A related interpretation could be offered for other dissociations between explicit and implicit memory tests. For example, the concreteness effect is obtained in free recall and on the explicit general knowledge test, but not on the parallel implicit general knowledge test (Hamilton & Rajaram, 2001). Concrete words are believed to induce the encoding of perceptual information about the word’s referent (Clark & Paivio, 1987; Marschark & Hunt, 1989), and the concreteness effect may arise because the representations of concrete words are more perceptually distinctive than are the representations of abstract words (Marschark & Hunt, 1989). Similarly, the primacy effect is obtained on the explicit test of category-cued recall, but not on the parallel implicit test of category production (Mulligan & Stone, 1999). Several models of the primacy effect suggest that the effect is related to the temporal distinctiveness of items presented in initial list positions (Glenberg, 1987; Glenberg & Swanson, 1986; Knoedler et al., 1999; Nairne, Neath, Serra & Byun, 1997), with temporal information presumably involving perceptually-based components.

Conclusion

Recall is probably best characterized as an opportunistic test in which individuals adopt whatever information and strategies may be useful for retrieval. Our results indicate that individuals adopt a generate–recognize strategy that is useful when there are high-frequency exemplars in the retrieval set.
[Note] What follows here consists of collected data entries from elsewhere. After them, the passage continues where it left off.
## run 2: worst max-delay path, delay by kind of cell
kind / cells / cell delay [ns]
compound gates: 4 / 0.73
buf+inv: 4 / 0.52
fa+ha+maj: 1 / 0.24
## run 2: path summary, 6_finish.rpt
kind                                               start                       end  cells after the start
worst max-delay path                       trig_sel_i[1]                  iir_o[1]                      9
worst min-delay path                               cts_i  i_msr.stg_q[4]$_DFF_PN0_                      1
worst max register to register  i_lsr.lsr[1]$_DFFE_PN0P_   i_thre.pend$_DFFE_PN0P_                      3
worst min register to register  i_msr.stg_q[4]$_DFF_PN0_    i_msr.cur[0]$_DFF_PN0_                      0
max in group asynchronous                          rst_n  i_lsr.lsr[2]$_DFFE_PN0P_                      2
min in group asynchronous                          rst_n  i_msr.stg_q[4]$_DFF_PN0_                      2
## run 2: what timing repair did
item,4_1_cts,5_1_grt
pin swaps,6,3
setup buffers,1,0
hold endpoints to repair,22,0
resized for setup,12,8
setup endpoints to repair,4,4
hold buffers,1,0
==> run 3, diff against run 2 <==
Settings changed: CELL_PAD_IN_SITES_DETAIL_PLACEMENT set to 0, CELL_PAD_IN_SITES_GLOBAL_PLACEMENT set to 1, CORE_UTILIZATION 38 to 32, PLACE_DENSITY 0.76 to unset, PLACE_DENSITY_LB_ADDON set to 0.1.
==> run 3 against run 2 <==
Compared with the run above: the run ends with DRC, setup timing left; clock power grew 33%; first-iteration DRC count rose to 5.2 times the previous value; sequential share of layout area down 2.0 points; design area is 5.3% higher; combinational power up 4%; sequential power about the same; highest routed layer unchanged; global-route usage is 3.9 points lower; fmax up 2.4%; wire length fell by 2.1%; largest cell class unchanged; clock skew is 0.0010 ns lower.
But this strategy may not be useful for low-frequency exemplars, and thus individuals may also adopt a more direct retrieval strategy (Weldon & Colston, 1995) for these exemplars. This is somewhat speculative at this point for the reason indicated earlier, but the fact that, in some cases, low-frequency exemplars are recalled better than would be expected with a generate–recognize strategy leaves this open as a possibility for future work.